With the repaid developments of the wireless communication systems, designing filters with multi bands is preferable. More studies have been conducted to achieve the dual-band response of the band pass filter since there are a lot of applications that should be operated simultaneously without any interference such as WLAN, which runs at 2.45, 5.2, and 5.8 GHz and WiMAX, which also runs at 3.5 and 5.2 GHz [10,11,12]. Due to the distinct properties of multiband BPFs, such as wide rejection band, deep transmission zeros, high selectivity, sharp roll-off rate, and tunable behavior, they have a specific place in the RF receivers. Various techniques were carried out in designing BPF such as stepped impedance resonator (SIR) [13,14,15], balanced BPFs [16,17,18], multilayer structures [19,20], substrate integrated waveguide (SIW) [21,22,23], dual-mode patch resonator [24], and meandered loop resonator [25].

In Reference [13], a 3-D frequency selective surface (FSS) was utilized to achieve triple-band operation using two SIR structures and one uniform impedance resonator (UIR) structure, and the desired outcomes were achieved but on the expense of the complex structure. Another BPF was implemented based on the SIR technique to obtain a dual-band behavior was introduced in [14], but the achieved return losses in the pass-bands were not deep enough to show the good impedance matching. A SIW-balanced BPF was presented in [16] to operate at 10 GHz for X-band applications. Furthermore, another balanced BPF covering a wide pass-band with a fractional bandwidth (FBW) of about 53.1% [17], but it occupied a larger area when it is compared to other reported filters. A tunable multilayered BPF (three layers) was presented in [19] for achieving a wideband of about 7.7 GHz. Also a three-layered BPF is utilized in [20] to miniaturize the filter size and to obtain quad bands. The BPF presented in [23] was based on the SIW cavity to obtain dual/tri band-pass behavior and it succeeded in providing an acceptable performance; however, it was not size-efficient. Using a dual-mode patch resonator, a high selectivity BPF was implemented for 5G operation as demonstrated in [24]. In order to obtain a dual-band behavior in the L-band, a meandered loop resonator was suggested in [25], and the degenerate modes were excited by changing the perturbation size.

In this paper, we suggested a dual-band pass filter to be operated for WiMAX/WLAN applications utilizing two open rectangular loop resonators loaded with two stubs. First, the band rejection filter with rectangular open-loop resonator loaded with stub is studied. Second, we validated the single band results of the designed two open-loop resonators using coupling matrix technique and realized it by using two simulators, CST microwave studio and high frequency structure simulator (HFSS) software. After that, two band pass filters with two bands are simulated and measured which are operated at 3.5/5.5 GHz and 3.5/6 GHz. Two spiral resonators are embedded at the microstrip line to control the second band. Finally, to add another resonance for dual-band behavior, two lumped capacitors are incorporated in a shunt connection at the center of two metallic rectangular stubs. The performance of the dual-band pass filter is validated experimentally to confirm its ability to operate in a dual mode manner.

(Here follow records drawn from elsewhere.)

`src/rtl/pe_pkg.sv`:
```
`default_nettype none

package pe_pkg;

  // ======================================================================
  // widths
  // ======================================================================
  typedef logic [31:0] word_t;        // bus and ram word
  typedef logic [15:0] flit_t;        // one link flit
  typedef logic [7:0]  ram_addr_t;    // ram word index, host addr bits 9..2
  typedef logic [15:0] tile_addr_t;   // x in high byte, y in low byte
  typedef logic [6:0]  dma_len_t;     // transfer length in words
  typedef logic [2:0]  credit_cnt_t;  // link credits on hand

  // serializer walks header, length, then two halves per word
  typedef enum logic [2:0] {
    SER_IDLE,
    SER_HEADER,
    SER_LENGTH,
    SER_PAYLOAD_HIGH,
    SER_PAYLOAD_LOW
  } ser_state_t;

  // ======================================================================
  // address map
  // ======================================================================
  localparam word_t PERIPH_BASE    = 32'he100_0000; // tile id lives here
  localparam word_t REG_DMA_SRC    = 32'd4;         // source word index
  localparam word_t REG_DMA_LEN    = 32'd8;         // words to send
  localparam word_t REG_DMA_DST    = 32'd12;        // dest tile, write starts
  localparam word_t REG_DMA_STATUS = 32'd16;        // bit0 busy, bit1 irq

  // ======================================================================
  // sizes and link limits
  // ======================================================================
  localparam int RAM_DEPTH     = 256;
  localparam int MAX_DMA_WORDS = 64;

  // credits held after reset, one per slot in the router input buffer
  localparam credit_cnt_t LINK_CREDITS = 3'd4;

endpackage : pe_pkg

`default_nettype wire

```
`src/rtl/pe_dma_fetch.sv`:
```
`default_nettype none

module pe_dma_fetch (
  input  wire logic                clock,
  input  wire logic                reset,
  input  wire logic                start_i,
  input  wire pe_pkg::ram_addr_t   src_i,
  input  wire pe_pkg::dma_len_t    len_i,
  input  wire pe_pkg::tile_addr_t  dst_i,
  output pe_pkg::ram_addr_t        rd_addr_o,
  input  wire pe_pkg::word_t       rd_data_i,
  output logic                     word_valid_o,
  input  wire logic                word_ready_i,
  output pe_pkg::word_t            word_o,
  output logic                     sop_o,
  output pe_pkg::tile_addr_t       dest_o,
  output pe_pkg::dma_len_t         len_o
);
  import pe_pkg::*;

  ram_addr_t  addr_q;    // next word to read
  dma_len_t   remain_q;  // reads still to issue
  logic       pend_q;    // read in flight
  logic       valid_q;
  logic       first_q;   // next captured word opens the packet
  logic       sop_q;
  word_t      word_q;
  tile_addr_t dest_q;
  dma_len_t   len_q;
  logic       issue;

  // one read at a time, only when the output slot frees up
  assign issue = (remain_q != '0) && !pend_q &&
                 (!valid_q || word_ready_i);

  always_ff @(posedge clock) begin
    if (!reset) begin
      remain_q <= '0;
      pend_q   <= 1'b0;
      valid_q  <= 1'b0;
      first_q  <= 1'b0;
      sop_q    <= 1'b0;
    end else begin
      pend_q <= issue;
      if (start_i) begin
        remain_q <= len_i;
        first_q  <= 1'b1;
      end else if (issue) begin
        remain_q <= remain_q - 1'b1;
      end
      if (pend_q) begin
        valid_q <= 1'b1;     // slot is empty here, see issue
        sop_q   <= first_q;
        first_q <= 1'b0;
      end else if (valid_q && word_ready_i) begin
        valid_q <= 1'b0;
      end
    end
  end

  // payload and address, no reset needed
  always_ff @(posedge clock) begin
    if (start_i) begin
      addr_q <= src_i;
      dest_q <= dst_i;
      len_q  <= len_i;
    end else if (issue) begin
      addr_q <= addr_q + 1'b1;
    end
    if (pend_q) word_q <= rd_data_i;  // ram data for last cycle's addr
  end

  assign rd_addr_o    = addr_q;
  assign word_valid_o = valid_q;
  assign word_o       = word_q;
  assign sop_o        = sop_q;
  assign dest_o       = dest_q;
  assign len_o        = len_q;

endmodule : pe_dma_fetch

`default_nettype wire

```
`src/rtl/pe_pkg.sv`:
```
`default_nettype none

package pe_pkg;

  // ======================================================================
  // widths
  // ======================================================================
  typedef logic [31:0] word_t;        // bus and ram word
  typedef logic [15:0] flit_t;        // one link flit
  typedef logic [7:0]  ram_addr_t;    // ram word index, host addr bits 9..2
  typedef logic [15:0] tile_addr_t;   // x in high byte, y in low byte
  typedef logic [6:0]  dma_len_t;     // transfer length in words
  typedef logic [2:0]  credit_cnt_t;  // link credits on hand

  // serializer walks header, length, then two halves per word
  typedef enum logic [2:0] {
    SER_IDLE,
    SER_HEADER,
    SER_LENGTH,
    SER_PAYLOAD_HIGH,
    SER_PAYLOAD_LOW
  } ser_state_t;

  // ======================================================================
  // address map
  // ======================================================================
  localparam word_t PERIPH_BASE    = 32'he100_0000; // tile id lives here
  localparam word_t REG_DMA_SRC    = 32'd4;         // source word index
  localparam word_t REG_DMA_LEN    = 32'd8;         // words to send
  localparam word_t REG_DMA_DST    = 32'd12;        // dest tile, write starts
  localparam word_t REG_DMA_STATUS = 32'd16;        // bit0 busy, bit1 irq

  // ======================================================================
  // sizes and link limits
  // ======================================================================
  localparam int RAM_DEPTH     = 256;
  localparam int MAX_DMA_WORDS = 64;

  // credits held after reset, one per slot in the router input buffer
  localparam credit_cnt_t LINK_CREDITS = 3'd4;

endpackage : pe_pkg

`default_nettype wire

```
`src/rtl/pe_flit_serializer.sv`:
```
`default_nettype none

module pe_flit_serializer (
  input  wire logic                clock,
  input  wire logic                reset,
  input  wire logic                word_valid_i,
  output logic                     word_ready_o,
  input  wire pe_pkg::word_t       word_i,
  input  wire logic                sop_i,
  input  wire pe_pkg::tile_addr_t  dest_i,
  input  wire pe_pkg::dma_len_t    len_i,
  output logic                     flit_valid_o,
  input  wire logic                flit_ready_i,
  output pe_pkg::flit_t            flit_o,
  output logic                     flit_last_o
);
  import pe_pkg::*;

  ser_state_t state_q;
  dma_len_t   cnt_q;      // words left after the current one
  word_t      word_q;
  tile_addr_t dest_q;
  dma_len_t   len_q;
  logic       take_word;
  logic       flit_fire;

  // take a word when idle or as the low half leaves, no bubble
  assign word_ready_o = (state_q == SER_IDLE) ||
                        (state_q == SER_PAYLOAD_LOW && flit_ready_i);
  assign take_word    = word_valid_i && word_ready_o;
  assign flit_valid_o = (state_q != SER_IDLE);
  assign flit_fire    = flit_valid_o && flit_ready_i;
  assign flit_last_o  = (state_q == SER_PAYLOAD_LOW) && (cnt_q == '0);

  always_comb begin
    unique case (state_q)
      SER_HEADER:       flit_o = dest_q;
      SER_LENGTH:       flit_o = {9'b0, len_q};
      SER_PAYLOAD_HIGH: flit_o = word_q[31:16];
      SER_PAYLOAD_LOW:  flit_o = word_q[15:0];
      default:          flit_o = '0;
    endcase
  end

  // ======================================================================
  // state machine
  // ======================================================================
  always_ff @(posedge clock) begin
    if (!reset) begin
      state_q <= SER_IDLE;
      cnt_q   <= '0;
    end else begin
      if (take_word) begin
        cnt_q <= (sop_i ? len_i : cnt_q) - 1'b1; // sop reloads the count
      end
      unique case (state_q)
        SER_IDLE: begin
          if (take_word) state_q <= sop_i ? SER_HEADER : SER_PAYLOAD_HIGH;
        end
        SER_HEADER:       if (flit_fire) state_q <= SER_LENGTH;
        SER_LENGTH:       if (flit_fire) state_q <= SER_PAYLOAD_HIGH;
        SER_PAYLOAD_HIGH: if (flit_fire) state_q <= SER_PAYLOAD_LOW;
        SER_PAYLOAD_LOW: begin
          if (flit_fire) begin
            if (take_word) state_q <= sop_i ? SER_HEADER : SER_PAYLOAD_HIGH;
            else           state_q <= SER_IDLE;
          end
        end
        default: state_q <= SER_IDLE;
      endcase
    end
  end

  always_ff @(posedge clock) begin
    if (take_word) begin
      word_q <= word_i;
      if (sop_i) begin  // header fields only valid with sop
        dest_q <= dest_i;
        len_q  <= len_i;
      end
    end
  end

endmodule : pe_flit_serializer

`default_nettype wire

```
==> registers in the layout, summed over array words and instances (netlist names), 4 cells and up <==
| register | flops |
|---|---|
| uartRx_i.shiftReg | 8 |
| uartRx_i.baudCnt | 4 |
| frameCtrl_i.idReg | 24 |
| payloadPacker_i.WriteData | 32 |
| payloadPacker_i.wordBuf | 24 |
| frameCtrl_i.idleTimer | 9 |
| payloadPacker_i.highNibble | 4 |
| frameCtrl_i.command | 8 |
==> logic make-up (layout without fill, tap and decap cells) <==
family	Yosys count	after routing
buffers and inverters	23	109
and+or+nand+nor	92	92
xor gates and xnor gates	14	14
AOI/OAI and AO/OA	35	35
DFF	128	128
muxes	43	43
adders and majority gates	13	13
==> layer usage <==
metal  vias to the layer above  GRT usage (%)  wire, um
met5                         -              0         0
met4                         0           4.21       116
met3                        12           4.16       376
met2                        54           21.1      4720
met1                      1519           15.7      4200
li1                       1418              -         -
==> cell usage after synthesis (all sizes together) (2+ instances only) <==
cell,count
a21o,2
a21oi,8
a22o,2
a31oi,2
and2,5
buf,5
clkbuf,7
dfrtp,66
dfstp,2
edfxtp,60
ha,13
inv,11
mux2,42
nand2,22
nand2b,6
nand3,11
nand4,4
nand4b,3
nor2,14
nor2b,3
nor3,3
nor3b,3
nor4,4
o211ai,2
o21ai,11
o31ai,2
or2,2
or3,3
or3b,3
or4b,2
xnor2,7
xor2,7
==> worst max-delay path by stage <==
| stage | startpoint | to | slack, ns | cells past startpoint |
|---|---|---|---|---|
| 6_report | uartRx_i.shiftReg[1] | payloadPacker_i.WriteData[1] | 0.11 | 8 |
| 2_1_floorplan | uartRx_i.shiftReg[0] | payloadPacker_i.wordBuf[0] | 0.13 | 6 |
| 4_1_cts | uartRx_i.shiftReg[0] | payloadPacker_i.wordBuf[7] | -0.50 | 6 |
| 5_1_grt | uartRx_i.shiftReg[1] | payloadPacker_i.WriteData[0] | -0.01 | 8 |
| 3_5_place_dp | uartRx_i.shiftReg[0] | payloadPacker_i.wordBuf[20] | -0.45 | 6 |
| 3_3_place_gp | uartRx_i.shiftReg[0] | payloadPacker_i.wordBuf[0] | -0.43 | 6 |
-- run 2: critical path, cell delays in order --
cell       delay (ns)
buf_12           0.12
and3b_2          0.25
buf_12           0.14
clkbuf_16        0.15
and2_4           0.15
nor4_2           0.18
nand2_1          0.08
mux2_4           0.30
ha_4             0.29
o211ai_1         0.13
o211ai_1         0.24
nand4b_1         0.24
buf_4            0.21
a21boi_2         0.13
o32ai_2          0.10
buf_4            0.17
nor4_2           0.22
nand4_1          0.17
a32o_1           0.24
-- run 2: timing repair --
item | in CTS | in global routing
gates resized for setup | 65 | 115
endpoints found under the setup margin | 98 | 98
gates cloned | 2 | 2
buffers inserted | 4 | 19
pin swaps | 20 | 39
**config.mk**
```make
export PLATFORM = sky130hd
export DESIGN_NAME = axi_crossbar
export DESIGN_NICKNAME = d
export VERILOG_FILES = /design/src/logic/xbar_pkg.sv /design/src/logic/addr_switch.sv /design/src/logic/wdata_switch.sv /design/src/logic/bresp_switch.sv /design/src/logic/rdata_switch.sv /design/src/logic/axi_crossbar.sv
export SDC_FILE = /design/constraint.sdc
export NUM_CORES = 1
export LEC_CHECK = 0
export BUFFER_PORTS_ARGS = -buffer_cell sky130_fd_sc_hd__buf_2
export CAP_MARGIN = 0
export CORE_AREA = 2 2 279 281
export DETAILED_ROUTE_END_ITERATION = 10
export DIE_AREA = 0 0 281 283
export PLACE_DENSITY = 0.3
export SLEW_MARGIN = 20
export SYNTH_ARGS = -nofsm -noshare
export SYNTH_HDL_FRONTEND = slang
export SYNTH_SLANG_ARGS = --single-unit
```
**constraint.sdc**
```tcl
create_clock -name vclk -period 1.7
set_input_delay 0.17 -clock vclk [all_inputs]
set_output_delay 0.17 -clock vclk [all_outputs]
set_load 0.02 [all_outputs]
```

2. Single Open-Loop Resonator with Stub

The 2-D structure of the open-loop resonator (OLR) band stop filter (BSF) loaded with stub is illustrated in Figure 1a. The BSF has open-loop transmission line structure with λ/2 length and loaded with the open-ended stub. The BSF OLR is fed by a 50 Ω microstrip line connected with SMA connectors. The RO4003 material with ε_r = 3.38, tan δ = 0.0027 and height = 0.813 mm is utilized as the designed filter substrate. The OLR BSF is fabricated as shown in Figure 1b and measured using vector network analyzer (VNA) HP19NE to validate its performance. The simulated (CST & HFSS) and measured S-parameters results of the BSF is demonstrated in Figure 2. The simulated fundamental mode of the operation of BSF is worked at a central frequency of 5.5 GHz, 3 dB bandwidth (BW) of 2.8 GHz, and around 0.3 dB return loss is accomplished through the entire rejection band area. As well as, it is clear from Figure 2 that the second mode is achieved at center frequency around 14.5 GHz. From the measured results, it is seen that the BSF has a central frequency of 5.5 GHz, BW = 2.4 GHz and return loss of around 0.4 dB in the rejection band area. Finally, it is evident from Figure 2 that the BSF simulated and measured results have the same trend. The electric field distribution results of the BSF at the primary and second modes 5.5/14.5 GHz (band stop region) and at 2.5 GHz (pass-band region) are shown in Figure 3 to show the filter operation. It is noticed that at 2.5 GHz the electric field is transferred to port 2 as shown in Figure 3a. However, at 5.5 GHz as shown in Figure 3b, the electric field did not exceed port 1 and was centered at the gap of the OLR. Moreover, the field distribution simulated at 14.5 GHz is illustrated in Figure 3c with a nonuniform distribution between the two ports, which confirms that the electric field could not pass to port 2 and is centered on the loaded stub.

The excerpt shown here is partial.